■ **WHAT YOU WILL DO**
From the records that follow, copy every line that contains the word "branches".

----

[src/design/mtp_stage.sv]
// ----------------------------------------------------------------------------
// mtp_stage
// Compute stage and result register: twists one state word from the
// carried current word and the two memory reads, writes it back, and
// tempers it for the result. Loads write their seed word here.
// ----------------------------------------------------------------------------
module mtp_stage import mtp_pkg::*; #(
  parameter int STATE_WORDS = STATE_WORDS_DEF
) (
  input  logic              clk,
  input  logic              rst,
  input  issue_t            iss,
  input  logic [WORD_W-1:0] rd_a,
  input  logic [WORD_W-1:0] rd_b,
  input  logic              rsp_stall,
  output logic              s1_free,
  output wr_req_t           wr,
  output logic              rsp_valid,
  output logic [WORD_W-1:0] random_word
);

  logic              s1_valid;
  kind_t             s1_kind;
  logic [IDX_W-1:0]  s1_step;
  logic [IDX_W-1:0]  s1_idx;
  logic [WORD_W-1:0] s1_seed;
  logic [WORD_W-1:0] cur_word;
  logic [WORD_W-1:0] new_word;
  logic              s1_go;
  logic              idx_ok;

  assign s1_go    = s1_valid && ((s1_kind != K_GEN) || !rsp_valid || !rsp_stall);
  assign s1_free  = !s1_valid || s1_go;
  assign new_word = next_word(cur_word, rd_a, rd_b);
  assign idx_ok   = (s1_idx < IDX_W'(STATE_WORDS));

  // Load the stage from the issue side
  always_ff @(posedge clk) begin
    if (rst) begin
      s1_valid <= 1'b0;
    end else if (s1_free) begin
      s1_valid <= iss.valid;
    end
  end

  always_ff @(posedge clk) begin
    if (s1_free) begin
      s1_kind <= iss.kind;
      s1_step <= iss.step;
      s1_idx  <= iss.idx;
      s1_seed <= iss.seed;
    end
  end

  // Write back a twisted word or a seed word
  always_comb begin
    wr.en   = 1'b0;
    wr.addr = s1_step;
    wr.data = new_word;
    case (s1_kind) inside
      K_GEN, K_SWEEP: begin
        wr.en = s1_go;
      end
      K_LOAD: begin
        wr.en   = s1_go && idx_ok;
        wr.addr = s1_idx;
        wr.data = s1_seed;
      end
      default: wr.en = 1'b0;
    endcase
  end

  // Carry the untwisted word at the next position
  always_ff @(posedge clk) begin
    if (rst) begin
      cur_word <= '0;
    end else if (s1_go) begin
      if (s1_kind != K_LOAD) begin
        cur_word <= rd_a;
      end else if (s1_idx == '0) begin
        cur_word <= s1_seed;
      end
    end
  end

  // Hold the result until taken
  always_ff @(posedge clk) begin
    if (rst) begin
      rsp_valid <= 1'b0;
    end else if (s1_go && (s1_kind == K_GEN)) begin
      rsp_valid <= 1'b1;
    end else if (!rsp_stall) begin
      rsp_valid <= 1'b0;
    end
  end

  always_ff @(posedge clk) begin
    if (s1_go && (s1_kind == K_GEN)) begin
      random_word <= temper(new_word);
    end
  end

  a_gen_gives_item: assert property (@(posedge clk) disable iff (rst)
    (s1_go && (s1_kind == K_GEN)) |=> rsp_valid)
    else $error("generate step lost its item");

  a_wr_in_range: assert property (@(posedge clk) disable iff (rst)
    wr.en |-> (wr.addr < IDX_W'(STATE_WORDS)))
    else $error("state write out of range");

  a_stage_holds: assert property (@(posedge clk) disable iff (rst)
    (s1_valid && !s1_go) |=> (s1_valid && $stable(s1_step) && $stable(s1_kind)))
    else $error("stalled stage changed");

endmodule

----

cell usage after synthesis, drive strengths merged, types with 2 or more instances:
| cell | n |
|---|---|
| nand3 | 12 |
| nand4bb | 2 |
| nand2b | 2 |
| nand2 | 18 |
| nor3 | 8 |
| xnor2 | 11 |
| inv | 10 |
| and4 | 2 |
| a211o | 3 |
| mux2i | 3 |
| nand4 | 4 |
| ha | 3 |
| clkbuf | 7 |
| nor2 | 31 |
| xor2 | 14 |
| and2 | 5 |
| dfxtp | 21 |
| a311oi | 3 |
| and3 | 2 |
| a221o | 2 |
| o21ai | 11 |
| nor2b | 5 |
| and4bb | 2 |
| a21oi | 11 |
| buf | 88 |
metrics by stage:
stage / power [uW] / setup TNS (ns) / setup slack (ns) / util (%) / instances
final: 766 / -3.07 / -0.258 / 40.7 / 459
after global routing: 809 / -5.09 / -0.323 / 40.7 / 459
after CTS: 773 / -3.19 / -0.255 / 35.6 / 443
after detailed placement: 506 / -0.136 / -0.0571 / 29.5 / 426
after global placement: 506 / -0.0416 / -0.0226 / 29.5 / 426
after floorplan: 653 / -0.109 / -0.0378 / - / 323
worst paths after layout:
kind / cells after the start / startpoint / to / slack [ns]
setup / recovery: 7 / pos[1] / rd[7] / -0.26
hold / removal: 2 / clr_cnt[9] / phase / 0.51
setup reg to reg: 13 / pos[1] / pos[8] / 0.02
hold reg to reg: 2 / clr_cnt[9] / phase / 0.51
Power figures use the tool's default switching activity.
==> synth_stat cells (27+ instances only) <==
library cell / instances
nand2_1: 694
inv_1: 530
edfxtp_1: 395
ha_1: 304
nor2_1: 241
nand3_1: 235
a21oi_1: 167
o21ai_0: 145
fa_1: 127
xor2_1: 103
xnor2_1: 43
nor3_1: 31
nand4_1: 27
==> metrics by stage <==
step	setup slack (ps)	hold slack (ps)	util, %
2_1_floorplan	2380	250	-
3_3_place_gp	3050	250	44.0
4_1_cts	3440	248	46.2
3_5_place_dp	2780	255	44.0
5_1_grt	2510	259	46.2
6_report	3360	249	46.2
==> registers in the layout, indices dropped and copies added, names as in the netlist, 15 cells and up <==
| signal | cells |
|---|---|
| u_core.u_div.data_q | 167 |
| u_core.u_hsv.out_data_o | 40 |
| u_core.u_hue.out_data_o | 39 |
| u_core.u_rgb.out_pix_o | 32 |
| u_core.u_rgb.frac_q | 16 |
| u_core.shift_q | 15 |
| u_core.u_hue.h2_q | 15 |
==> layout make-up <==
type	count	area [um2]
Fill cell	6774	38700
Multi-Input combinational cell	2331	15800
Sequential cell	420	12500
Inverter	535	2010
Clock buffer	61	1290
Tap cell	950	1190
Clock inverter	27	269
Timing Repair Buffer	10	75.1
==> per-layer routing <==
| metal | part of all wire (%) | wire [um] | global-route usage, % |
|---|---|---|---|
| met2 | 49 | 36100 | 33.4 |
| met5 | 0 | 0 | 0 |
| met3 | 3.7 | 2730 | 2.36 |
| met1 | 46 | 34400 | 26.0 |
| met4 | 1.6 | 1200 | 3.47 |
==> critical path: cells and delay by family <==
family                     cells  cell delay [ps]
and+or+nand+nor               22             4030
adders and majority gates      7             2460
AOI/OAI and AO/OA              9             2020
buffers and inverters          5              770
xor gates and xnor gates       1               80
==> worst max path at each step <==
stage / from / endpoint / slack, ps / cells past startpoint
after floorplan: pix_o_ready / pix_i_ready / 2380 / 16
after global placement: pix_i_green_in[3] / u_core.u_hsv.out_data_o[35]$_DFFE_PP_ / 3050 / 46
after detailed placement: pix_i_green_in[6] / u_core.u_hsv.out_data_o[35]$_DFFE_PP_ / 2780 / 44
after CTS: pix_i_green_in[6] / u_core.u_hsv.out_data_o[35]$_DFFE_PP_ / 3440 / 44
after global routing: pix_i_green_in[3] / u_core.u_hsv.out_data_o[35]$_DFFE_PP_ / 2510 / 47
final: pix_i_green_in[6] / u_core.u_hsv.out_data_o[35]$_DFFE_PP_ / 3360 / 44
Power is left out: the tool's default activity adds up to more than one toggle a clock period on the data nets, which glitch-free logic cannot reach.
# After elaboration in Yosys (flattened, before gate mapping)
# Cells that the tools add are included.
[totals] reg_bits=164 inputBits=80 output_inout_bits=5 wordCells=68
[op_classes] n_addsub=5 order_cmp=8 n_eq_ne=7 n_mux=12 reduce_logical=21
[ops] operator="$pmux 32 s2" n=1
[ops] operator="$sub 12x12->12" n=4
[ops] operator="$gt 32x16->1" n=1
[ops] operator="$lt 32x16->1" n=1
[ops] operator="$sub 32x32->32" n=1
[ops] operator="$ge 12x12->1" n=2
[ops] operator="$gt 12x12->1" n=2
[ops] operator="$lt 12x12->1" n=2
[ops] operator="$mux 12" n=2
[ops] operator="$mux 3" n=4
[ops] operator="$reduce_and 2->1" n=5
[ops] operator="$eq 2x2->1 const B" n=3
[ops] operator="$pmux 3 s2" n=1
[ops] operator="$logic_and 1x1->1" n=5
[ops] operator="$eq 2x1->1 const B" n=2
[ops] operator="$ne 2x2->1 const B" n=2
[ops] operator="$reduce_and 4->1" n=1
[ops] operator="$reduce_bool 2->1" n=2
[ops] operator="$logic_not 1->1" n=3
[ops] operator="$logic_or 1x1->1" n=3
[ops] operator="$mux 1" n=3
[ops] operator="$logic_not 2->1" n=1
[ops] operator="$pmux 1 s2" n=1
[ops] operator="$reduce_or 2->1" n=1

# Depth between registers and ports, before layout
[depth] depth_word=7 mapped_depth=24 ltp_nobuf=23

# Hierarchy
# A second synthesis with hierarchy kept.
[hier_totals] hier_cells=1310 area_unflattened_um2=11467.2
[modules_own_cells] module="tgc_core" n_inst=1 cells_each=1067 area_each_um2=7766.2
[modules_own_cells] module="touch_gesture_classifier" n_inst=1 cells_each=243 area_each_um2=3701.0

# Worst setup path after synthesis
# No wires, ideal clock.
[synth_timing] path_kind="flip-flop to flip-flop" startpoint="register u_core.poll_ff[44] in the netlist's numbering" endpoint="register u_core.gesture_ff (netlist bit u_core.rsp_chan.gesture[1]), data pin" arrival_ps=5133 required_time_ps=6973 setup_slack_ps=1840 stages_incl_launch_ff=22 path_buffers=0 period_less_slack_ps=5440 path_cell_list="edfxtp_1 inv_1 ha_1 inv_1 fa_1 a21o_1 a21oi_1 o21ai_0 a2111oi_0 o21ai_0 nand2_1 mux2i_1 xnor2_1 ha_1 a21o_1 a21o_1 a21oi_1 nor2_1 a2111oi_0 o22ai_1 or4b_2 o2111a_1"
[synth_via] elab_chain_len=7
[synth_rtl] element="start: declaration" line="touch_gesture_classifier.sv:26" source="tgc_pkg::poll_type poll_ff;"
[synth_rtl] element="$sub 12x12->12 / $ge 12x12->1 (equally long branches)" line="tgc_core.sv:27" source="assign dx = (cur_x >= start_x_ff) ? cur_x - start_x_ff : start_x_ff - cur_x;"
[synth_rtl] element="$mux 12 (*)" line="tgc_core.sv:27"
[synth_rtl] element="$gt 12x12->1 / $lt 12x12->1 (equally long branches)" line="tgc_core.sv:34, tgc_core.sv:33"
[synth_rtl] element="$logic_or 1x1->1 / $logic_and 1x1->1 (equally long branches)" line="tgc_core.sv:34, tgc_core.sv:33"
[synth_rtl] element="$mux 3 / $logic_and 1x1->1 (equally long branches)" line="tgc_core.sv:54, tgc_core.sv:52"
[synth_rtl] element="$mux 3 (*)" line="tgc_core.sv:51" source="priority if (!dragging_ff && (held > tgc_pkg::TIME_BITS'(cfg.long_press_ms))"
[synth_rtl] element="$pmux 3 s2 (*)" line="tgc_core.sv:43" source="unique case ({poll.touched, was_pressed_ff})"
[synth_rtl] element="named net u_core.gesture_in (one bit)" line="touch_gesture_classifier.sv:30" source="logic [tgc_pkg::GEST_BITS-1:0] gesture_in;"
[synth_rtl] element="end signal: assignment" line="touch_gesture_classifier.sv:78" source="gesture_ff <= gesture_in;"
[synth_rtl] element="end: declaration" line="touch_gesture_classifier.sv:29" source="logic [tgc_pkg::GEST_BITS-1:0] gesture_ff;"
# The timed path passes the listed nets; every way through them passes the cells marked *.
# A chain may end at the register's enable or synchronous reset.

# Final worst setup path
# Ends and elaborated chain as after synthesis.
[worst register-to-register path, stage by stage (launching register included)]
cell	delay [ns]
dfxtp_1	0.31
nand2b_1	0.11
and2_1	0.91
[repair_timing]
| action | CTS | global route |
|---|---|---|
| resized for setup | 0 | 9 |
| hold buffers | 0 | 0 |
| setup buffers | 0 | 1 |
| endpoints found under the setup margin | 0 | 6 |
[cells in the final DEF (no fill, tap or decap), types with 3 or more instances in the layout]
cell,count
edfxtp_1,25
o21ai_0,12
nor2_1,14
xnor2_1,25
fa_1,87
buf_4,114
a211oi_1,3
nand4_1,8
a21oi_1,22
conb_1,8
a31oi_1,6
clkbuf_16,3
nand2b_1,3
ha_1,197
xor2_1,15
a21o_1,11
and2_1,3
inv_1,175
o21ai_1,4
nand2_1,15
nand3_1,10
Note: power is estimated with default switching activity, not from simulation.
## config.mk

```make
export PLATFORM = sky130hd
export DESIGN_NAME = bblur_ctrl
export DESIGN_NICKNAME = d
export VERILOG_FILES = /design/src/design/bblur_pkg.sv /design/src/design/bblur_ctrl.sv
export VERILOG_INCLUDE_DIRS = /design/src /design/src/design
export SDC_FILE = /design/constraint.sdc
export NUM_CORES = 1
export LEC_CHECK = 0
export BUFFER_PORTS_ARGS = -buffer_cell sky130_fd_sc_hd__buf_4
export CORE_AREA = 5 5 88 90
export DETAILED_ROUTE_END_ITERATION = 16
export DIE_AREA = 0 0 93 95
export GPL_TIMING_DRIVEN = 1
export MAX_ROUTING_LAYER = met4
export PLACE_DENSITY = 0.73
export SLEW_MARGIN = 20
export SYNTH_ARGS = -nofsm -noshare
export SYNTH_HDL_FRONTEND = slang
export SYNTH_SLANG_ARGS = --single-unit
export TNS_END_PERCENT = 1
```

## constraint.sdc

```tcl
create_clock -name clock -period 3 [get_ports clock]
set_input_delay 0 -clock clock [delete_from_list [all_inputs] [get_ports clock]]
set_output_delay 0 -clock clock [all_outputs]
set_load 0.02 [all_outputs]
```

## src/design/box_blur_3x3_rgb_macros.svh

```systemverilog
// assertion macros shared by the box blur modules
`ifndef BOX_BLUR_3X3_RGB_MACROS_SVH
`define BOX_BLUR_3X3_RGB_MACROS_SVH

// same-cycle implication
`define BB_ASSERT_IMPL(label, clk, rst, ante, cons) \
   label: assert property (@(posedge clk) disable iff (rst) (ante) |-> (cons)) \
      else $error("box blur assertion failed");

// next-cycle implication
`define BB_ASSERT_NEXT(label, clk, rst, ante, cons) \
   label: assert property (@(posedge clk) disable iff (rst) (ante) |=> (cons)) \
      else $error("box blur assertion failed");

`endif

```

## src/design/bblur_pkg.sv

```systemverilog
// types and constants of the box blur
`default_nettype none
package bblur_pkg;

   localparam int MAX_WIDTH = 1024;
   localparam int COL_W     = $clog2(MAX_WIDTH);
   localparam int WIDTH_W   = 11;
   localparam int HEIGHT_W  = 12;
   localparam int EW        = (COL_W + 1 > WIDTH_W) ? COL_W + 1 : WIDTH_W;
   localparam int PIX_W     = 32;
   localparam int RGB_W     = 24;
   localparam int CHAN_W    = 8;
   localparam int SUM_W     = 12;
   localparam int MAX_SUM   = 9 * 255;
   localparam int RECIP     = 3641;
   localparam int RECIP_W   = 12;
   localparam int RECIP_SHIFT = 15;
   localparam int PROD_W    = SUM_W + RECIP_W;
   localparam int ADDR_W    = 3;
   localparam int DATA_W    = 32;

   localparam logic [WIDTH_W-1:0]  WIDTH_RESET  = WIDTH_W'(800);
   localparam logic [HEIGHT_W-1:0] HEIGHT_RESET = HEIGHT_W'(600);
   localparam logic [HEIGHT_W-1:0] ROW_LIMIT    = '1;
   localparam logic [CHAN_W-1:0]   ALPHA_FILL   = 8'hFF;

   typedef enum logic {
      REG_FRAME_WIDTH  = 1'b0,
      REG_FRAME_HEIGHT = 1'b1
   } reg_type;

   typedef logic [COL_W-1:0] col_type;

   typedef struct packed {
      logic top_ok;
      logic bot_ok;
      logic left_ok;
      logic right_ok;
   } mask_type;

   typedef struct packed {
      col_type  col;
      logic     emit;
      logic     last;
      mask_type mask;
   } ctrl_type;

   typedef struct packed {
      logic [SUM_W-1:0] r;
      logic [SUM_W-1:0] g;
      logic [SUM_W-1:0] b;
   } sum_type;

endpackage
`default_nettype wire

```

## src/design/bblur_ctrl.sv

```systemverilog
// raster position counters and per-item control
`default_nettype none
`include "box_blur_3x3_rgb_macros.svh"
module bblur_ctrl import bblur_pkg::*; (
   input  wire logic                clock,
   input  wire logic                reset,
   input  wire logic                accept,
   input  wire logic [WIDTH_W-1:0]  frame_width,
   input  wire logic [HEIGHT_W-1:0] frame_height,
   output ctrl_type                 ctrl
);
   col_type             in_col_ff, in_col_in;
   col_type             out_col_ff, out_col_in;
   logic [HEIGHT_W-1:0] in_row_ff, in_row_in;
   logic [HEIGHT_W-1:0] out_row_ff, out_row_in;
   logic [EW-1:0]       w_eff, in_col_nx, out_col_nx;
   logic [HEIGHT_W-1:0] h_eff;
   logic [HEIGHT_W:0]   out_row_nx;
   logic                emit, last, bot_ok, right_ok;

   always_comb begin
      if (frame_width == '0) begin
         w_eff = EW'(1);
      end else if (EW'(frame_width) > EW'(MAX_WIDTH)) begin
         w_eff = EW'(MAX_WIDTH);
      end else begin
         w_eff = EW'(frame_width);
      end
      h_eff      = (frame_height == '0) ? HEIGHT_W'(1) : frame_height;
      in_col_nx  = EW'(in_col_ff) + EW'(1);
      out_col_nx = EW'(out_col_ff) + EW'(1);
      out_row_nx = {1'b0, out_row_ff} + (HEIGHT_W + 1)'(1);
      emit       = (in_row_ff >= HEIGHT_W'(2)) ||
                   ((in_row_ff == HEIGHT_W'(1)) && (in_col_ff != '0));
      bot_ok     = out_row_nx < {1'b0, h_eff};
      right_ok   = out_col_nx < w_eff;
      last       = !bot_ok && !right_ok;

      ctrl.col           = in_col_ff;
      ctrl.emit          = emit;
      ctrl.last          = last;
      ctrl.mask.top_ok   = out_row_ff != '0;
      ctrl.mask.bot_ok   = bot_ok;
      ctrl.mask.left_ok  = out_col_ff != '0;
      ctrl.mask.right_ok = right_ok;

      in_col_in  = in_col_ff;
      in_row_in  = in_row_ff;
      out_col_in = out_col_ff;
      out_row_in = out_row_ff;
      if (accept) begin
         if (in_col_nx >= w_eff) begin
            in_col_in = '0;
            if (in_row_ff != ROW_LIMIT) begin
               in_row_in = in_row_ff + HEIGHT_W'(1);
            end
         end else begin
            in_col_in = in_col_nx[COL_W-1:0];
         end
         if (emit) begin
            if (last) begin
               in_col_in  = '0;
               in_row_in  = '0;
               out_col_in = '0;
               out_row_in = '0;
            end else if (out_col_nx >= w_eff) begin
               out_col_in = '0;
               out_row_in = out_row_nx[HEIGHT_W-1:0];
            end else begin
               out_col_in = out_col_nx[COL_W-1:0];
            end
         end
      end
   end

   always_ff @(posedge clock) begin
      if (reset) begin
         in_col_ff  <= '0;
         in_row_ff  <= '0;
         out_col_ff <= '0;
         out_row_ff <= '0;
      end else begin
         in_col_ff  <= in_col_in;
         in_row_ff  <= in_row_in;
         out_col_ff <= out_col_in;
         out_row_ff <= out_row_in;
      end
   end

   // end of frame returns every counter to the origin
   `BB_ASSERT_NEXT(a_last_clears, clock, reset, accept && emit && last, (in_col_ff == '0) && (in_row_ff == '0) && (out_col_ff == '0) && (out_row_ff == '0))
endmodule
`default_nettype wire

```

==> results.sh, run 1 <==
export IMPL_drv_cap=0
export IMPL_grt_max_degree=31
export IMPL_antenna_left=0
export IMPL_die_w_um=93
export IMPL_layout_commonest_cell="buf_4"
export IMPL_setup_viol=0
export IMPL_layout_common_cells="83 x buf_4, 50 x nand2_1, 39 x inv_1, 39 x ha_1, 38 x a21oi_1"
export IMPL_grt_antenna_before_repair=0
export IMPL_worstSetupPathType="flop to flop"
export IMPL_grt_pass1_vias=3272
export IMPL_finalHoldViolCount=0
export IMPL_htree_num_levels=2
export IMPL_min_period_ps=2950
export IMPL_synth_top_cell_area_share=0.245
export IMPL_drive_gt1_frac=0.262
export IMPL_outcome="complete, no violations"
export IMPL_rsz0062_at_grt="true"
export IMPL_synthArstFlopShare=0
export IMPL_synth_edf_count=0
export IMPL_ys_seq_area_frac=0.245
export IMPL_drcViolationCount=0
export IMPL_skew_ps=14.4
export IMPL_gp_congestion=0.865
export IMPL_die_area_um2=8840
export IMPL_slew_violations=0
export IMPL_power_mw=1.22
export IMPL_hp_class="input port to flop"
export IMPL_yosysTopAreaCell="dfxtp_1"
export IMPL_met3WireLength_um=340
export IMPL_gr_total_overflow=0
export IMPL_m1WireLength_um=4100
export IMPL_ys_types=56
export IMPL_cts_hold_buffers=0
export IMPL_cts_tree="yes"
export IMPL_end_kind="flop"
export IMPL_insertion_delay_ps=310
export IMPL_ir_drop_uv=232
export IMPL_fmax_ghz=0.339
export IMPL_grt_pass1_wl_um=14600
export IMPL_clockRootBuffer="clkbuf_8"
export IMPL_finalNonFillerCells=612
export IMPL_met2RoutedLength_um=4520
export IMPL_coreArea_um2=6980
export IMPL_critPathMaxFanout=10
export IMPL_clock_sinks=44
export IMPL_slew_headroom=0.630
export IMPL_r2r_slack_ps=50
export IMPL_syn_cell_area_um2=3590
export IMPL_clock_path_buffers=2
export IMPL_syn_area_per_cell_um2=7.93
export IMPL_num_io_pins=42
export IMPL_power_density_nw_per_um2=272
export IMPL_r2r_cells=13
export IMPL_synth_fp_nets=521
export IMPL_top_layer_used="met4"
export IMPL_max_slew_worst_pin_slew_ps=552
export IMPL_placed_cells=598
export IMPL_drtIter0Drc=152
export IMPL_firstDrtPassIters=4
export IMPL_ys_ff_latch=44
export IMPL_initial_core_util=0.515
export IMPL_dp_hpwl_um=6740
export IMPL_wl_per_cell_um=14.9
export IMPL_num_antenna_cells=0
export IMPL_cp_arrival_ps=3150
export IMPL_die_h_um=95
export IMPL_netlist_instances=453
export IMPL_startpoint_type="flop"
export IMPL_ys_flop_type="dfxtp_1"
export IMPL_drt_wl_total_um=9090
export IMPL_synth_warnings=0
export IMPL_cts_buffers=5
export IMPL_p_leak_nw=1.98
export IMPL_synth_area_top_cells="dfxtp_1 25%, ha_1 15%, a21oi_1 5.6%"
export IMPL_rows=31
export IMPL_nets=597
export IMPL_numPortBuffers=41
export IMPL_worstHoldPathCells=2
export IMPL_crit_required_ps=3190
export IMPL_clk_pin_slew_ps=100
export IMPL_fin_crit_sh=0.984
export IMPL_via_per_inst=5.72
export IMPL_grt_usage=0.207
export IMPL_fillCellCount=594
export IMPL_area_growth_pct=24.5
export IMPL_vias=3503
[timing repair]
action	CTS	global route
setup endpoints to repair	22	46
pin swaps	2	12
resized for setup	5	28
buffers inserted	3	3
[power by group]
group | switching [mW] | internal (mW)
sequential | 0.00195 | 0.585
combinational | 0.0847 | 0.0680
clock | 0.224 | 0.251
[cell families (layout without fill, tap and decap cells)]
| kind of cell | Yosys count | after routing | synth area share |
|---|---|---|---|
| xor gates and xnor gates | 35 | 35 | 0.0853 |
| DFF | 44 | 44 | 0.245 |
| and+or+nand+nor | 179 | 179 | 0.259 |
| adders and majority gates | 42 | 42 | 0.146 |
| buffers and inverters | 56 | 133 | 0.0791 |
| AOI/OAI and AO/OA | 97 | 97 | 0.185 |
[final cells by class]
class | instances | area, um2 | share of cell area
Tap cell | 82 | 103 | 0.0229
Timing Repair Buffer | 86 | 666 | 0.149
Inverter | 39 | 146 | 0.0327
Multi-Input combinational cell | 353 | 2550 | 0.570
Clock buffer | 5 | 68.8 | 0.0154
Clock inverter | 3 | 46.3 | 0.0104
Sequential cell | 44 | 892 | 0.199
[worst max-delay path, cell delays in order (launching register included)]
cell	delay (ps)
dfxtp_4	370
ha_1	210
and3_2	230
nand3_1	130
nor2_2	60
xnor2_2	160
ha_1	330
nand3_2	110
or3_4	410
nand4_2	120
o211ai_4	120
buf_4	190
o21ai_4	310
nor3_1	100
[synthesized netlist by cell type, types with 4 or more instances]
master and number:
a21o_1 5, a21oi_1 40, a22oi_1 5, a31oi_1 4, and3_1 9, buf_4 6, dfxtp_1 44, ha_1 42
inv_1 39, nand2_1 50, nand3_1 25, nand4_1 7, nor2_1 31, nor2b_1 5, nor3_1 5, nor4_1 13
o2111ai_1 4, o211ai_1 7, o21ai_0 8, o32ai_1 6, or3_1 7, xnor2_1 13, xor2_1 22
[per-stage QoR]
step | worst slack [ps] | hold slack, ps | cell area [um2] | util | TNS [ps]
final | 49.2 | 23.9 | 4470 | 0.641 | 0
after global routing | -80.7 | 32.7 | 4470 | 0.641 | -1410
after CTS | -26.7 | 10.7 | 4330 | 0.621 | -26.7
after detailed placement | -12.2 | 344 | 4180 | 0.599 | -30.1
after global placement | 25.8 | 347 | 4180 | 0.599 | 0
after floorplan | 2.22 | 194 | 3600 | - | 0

----

■ **EXERCISE RESULT**
[synth_rtl] element="$sub 12x12->12 / $ge 12x12->1 (equally long branches)" line="tgc_core.sv:27" source="assign dx = (cur_x >= start_x_ff) ? cur_x - start_x_ff : start_x_ff - cur_x;"
[synth_rtl] element="$gt 12x12->1 / $lt 12x12->1 (equally long branches)" line="tgc_core.sv:34, tgc_core.sv:33"
[synth_rtl] element="$logic_or 1x1->1 / $logic_and 1x1->1 (equally long branches)" line="tgc_core.sv:34, tgc_core.sv:33"
[synth_rtl] element="$mux 3 / $logic_and 1x1->1 (equally long branches)" line="tgc_core.sv:54, tgc_core.sv:52"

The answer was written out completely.